▸ **DATASET**:
[src/common/rv_defs.svh]
`ifndef RV_DEFS_SVH
`define RV_DEFS_SVH

// ------------------------------------------------------------
// core and memory sizing
// ------------------------------------------------------------

// data and byte address width
`define RV_XLEN 32

// unified memory depth in 32-bit words
`define RV_MEM_WORDS 1024

// first fetch address after reset
`define RV_RESET_PC 32'h0000_0000

`endif

[src/common/rv_pkg.sv]
`include "rv_defs.svh"

package rv_pkg;

  typedef logic [`RV_XLEN-1:0] word_t;
  typedef logic [`RV_XLEN-1:0] addr_t;  // byte address
  typedef logic [31:0]         instr_t;
  typedef logic [4:0]          reg_idx_t;

  // major opcodes of the supported subset
  typedef enum logic [6:0] {
    OPC_OP     = 7'b0110011,
    OPC_OP_IMM = 7'b0010011,
    OPC_LOAD   = 7'b0000011,
    OPC_STORE  = 7'b0100011,
    OPC_BRANCH = 7'b1100011,
    OPC_JAL    = 7'b1101111,
    OPC_LUI    = 7'b0110111,
    OPC_SYSTEM = 7'b1110011
  } opcode_t;

  typedef enum logic [2:0] {
    ALU_ADD, ALU_SUB, ALU_AND, ALU_OR, ALU_XOR, ALU_SLT
  } alu_op_t;

  typedef enum logic [1:0] {SRC_A_PC, SRC_A_OLD_PC, SRC_A_RS1} alu_src_a_t;
  typedef enum logic [1:0] {SRC_B_RS2, SRC_B_IMM, SRC_B_FOUR} alu_src_b_t;

  typedef enum logic [1:0] {RES_ALU_OUT, RES_MEM_DATA, RES_ALU_RESULT} result_src_t;

  typedef enum logic {ADR_PC, ADR_RESULT} adr_src_t;
  typedef enum logic {PC_SRC_RESULT, PC_SRC_ALU_OUT} pc_src_t;

  // multicycle sequencer states
  typedef enum logic [3:0] {
    ST_FETCH, ST_DECODE, ST_EXECUTE_R, ST_EXECUTE_I,
    ST_MEM_ADR, ST_MEM_READ, ST_MEM_WB, ST_MEM_WRITE,
    ST_ALU_WB, ST_BRANCH, ST_JAL, ST_LUI, ST_HALT
  } cpu_state_t;

endpackage

[src/common/mem_bus_if.sv]
`timescale 1ns/1ps

// one requester's port on the shared memory bus
interface mem_bus_if
  import rv_pkg::*;
();

  logic  req;    // level, held until granted
  logic  we;
  addr_t addr;
  word_t wdata;
  word_t rdata;  // valid in the granted cycle
  logic  gnt;

  modport requester (output req, we, addr, wdata, input rdata, gnt);
  modport arbiter   (input req, we, addr, wdata, output rdata, gnt);

endinterface

[src/fetch_unit.sv]
`timescale 1ns/1ps
`include "rv_defs.svh"

module fetch_unit
  import rv_pkg::*;
(
  input  logic         clk,
  input  logic         arst_n,
  mem_bus_if.requester fetch_bus,
  input  logic         fetch_req,
  input  logic         ir_write,
  input  logic         pc_update,
  input  pc_src_t      pc_src,
  input  word_t        result,
  input  word_t        alu_out,
  output addr_t        pc,
  output addr_t        pc_old,
  output instr_t       instr
);

  addr_t pc_next;

  assign pc_next = (pc_src == PC_SRC_ALU_OUT) ? alu_out : result;

  // read-only requester
  assign fetch_bus.req   = fetch_req;
  assign fetch_bus.we    = 1'b0;
  assign fetch_bus.addr  = pc;
  assign fetch_bus.wdata = '0;

  always_ff @(posedge clk or negedge arst_n) begin
    if (!arst_n) pc <= `RV_RESET_PC;
    else if (pc_update) pc <= pc_next;
  end

  always_ff @(posedge clk) begin
    if (ir_write && fetch_bus.gnt) begin
      instr  <= fetch_bus.rdata;
      pc_old <= pc;  // address of this instruction
    end
  end

endmodule

[src/flat_wrapper.sv]
// flat-port wrapper written by rule: the top's interface ports become plain ports
module fetch_unit_flat import rv_pkg::*;
  (clk, arst_n, fetch_req, ir_write, pc_update, pc_src, result, alu_out, pc, pc_old, instr, fetch_bus_req, fetch_bus_we, fetch_bus_addr, fetch_bus_wdata, fetch_bus_rdata, fetch_bus_gnt);
  mem_bus_if fetch_bus_i ();
  input  logic clk;
  input  logic arst_n;
  input  logic fetch_req;
  input  logic ir_write;
  input  logic pc_update;
  input  pc_src_t pc_src;
  input  word_t result;
  input  word_t alu_out;
  output addr_t pc;
  output addr_t pc_old;
  output instr_t instr;
  output wire logic [$bits(fetch_bus_i.req)-1:0] fetch_bus_req;
  output wire logic [$bits(fetch_bus_i.we)-1:0] fetch_bus_we;
  output wire logic [$bits(fetch_bus_i.addr)-1:0] fetch_bus_addr;
  output wire logic [$bits(fetch_bus_i.wdata)-1:0] fetch_bus_wdata;
  input wire logic [$bits(fetch_bus_i.rdata)-1:0] fetch_bus_rdata;
  input wire logic [$bits(fetch_bus_i.gnt)-1:0] fetch_bus_gnt;
  assign fetch_bus_req = fetch_bus_i.req;
  assign fetch_bus_we = fetch_bus_i.we;
  assign fetch_bus_addr = fetch_bus_i.addr;
  assign fetch_bus_wdata = fetch_bus_i.wdata;
  assign fetch_bus_i.rdata = fetch_bus_rdata;
  assign fetch_bus_i.gnt = fetch_bus_gnt;
  fetch_unit u_core (.clk(clk), .arst_n(arst_n), .fetch_bus(fetch_bus_i), .fetch_req(fetch_req), .ir_write(ir_write), .pc_update(pc_update), .pc_src(pc_src), .result(result), .alu_out(alu_out), .pc(pc), .pc_old(pc_old), .instr(instr));
endmodule
[config.mk]
export PLATFORM = sky130hd
export DESIGN_NAME = fetch_unit_flat
export DESIGN_NICKNAME = d
export VERILOG_FILES = /design/src/common/rv_pkg.sv /design/src/common/mem_bus_if.sv /design/src/fetch_unit.sv /design/src/flat_wrapper.sv
export VERILOG_INCLUDE_DIRS = /design/src /design/src/common
export SDC_FILE = /design/constraint.sdc
export NUM_CORES = 1
export LEC_CHECK = 0
export ABC_AREA = 1
export BUFFER_PORTS_ARGS = -buffer_cell sky130_fd_sc_hd__clkbuf_2
export CORE_ASPECT_RATIO = 0.5
export CORE_MARGIN = 3
export CORE_UTILIZATION = 46
export CTS_CLUSTER_DIAMETER = 120
export CTS_CLUSTER_SIZE = 24
export DETAILED_ROUTE_END_ITERATION = 6
export HOLD_SLACK_MARGIN = 0.12
export PLACE_DENSITY = 0.93
export SETUP_SLACK_MARGIN = 0.5
export SLEW_MARGIN = 15
export SYNTH_ARGS = -nofsm -noshare
export SYNTH_HDL_FRONTEND = slang
export SYNTH_SLANG_ARGS = --single-unit
[constraint.sdc]
create_clock -name clk -period 1.4 [get_ports clk]
set_clock_uncertainty 0.1 [all_clocks]
set_input_delay 0 -clock clk [delete_from_list [all_inputs] [get_ports clk]]
set_output_delay 0 -clock clk [all_outputs]
set_load 0.03 [all_outputs]
-- Word-level counts from Yosys, hierarchy flattened
Cells that the tools add are included.
- memories kept: 0
- bits in read-only memories: 0
- memory bits (writable): 0
- bits in latches: 0
- bits in registers: 96
- eq/ne operators: 0
- reductions and logical operators: 1
- $mul: 0
- bitwise gates (word level): 0
- multiplexer cells: 1
- divide/modulo/power cells: 0
- $add $sub $neg: 0
- shift operators: 0
- $lt $le $gt $ge: 0
- operators by type and width (kind ; count):
    32-bit 2-to-1 mux ; 1
    1-bit logical AND ; 1

-- Logic depth before layout (Yosys ltp)
Gate-level depths: netlist of run 1.
- depth in word-level cells: 1
- depth in mapped cells: 6
- gate-level depth less buffers: 4

-- Worst setup path before layout of run 1
No wires, ideal clock.
- kind: in2reg
- start point: input ir_write
- end point: register u_core.instr[0] (enable)
- cell stages on the path: 2
- path buffers: 0
- setup slack: -400 ps
- data required time: 882 ps
- data arrival time: 1282 ps
- setup time: 418 ps
- cells stage by stage: nand2_1 inv_1
- word-level cells in the longest chain between the ends: 1
- ends and longest elaborated chain (element ; RTL line ; RTL):
    start: declaration ; flat_wrapper.sv:8 ; input logic ir_write;
    1-bit logical AND ; fetch_unit.sv:37 ; if (ir_write && fetch_bus.gnt) begin
    end signal: assignment ; fetch_unit.sv:38 ; instr <= fetch_bus.rdata;
    end: declaration ; fetch_unit.sv:18 ; output instr_t instr
Every way passes these cells.
A chain may end at the register's enable or synchronous reset.

-- Worst setup path in the final report of run 1
- start point: register u_core.pc[22], in the netlist u_core.fetch_bus.addr[22]
- end point: output fetch_bus_addr[22]
- RTL lines (element ; RTL line ; RTL):
    start: declaration ; fetch_unit.sv:16 ; output addr_t pc,
    start signal: assignment ; fetch_unit.sv:32 ; if (!arst_n) pc <= `RV_RESET_PC;
    start signal: assignment ; fetch_unit.sv:33 ; else if (pc_update) pc <= pc_next;
    end: declaration ; flat_wrapper.sv:18 ; output wire logic [$bits(fetch_bus_i.addr)-1:0] fetch_bus_addr;
No word-level cell between the ends.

▸ **TASK INSTRUCTIONS**:
Copy out precisely those lines which run from the one containing "start signal: assignment ; fetch_unit.sv:32" to the end of the material.

▸ **RESPONSE BELOW**:
    start signal: assignment ; fetch_unit.sv:32 ; if (!arst_n) pc <= `RV_RESET_PC;
    start signal: assignment ; fetch_unit.sv:33 ; else if (pc_update) pc <= pc_next;
    end: declaration ; flat_wrapper.sv:18 ; output wire logic [$bits(fetch_bus_i.addr)-1:0] fetch_bus_addr;
No word-level cell between the ends.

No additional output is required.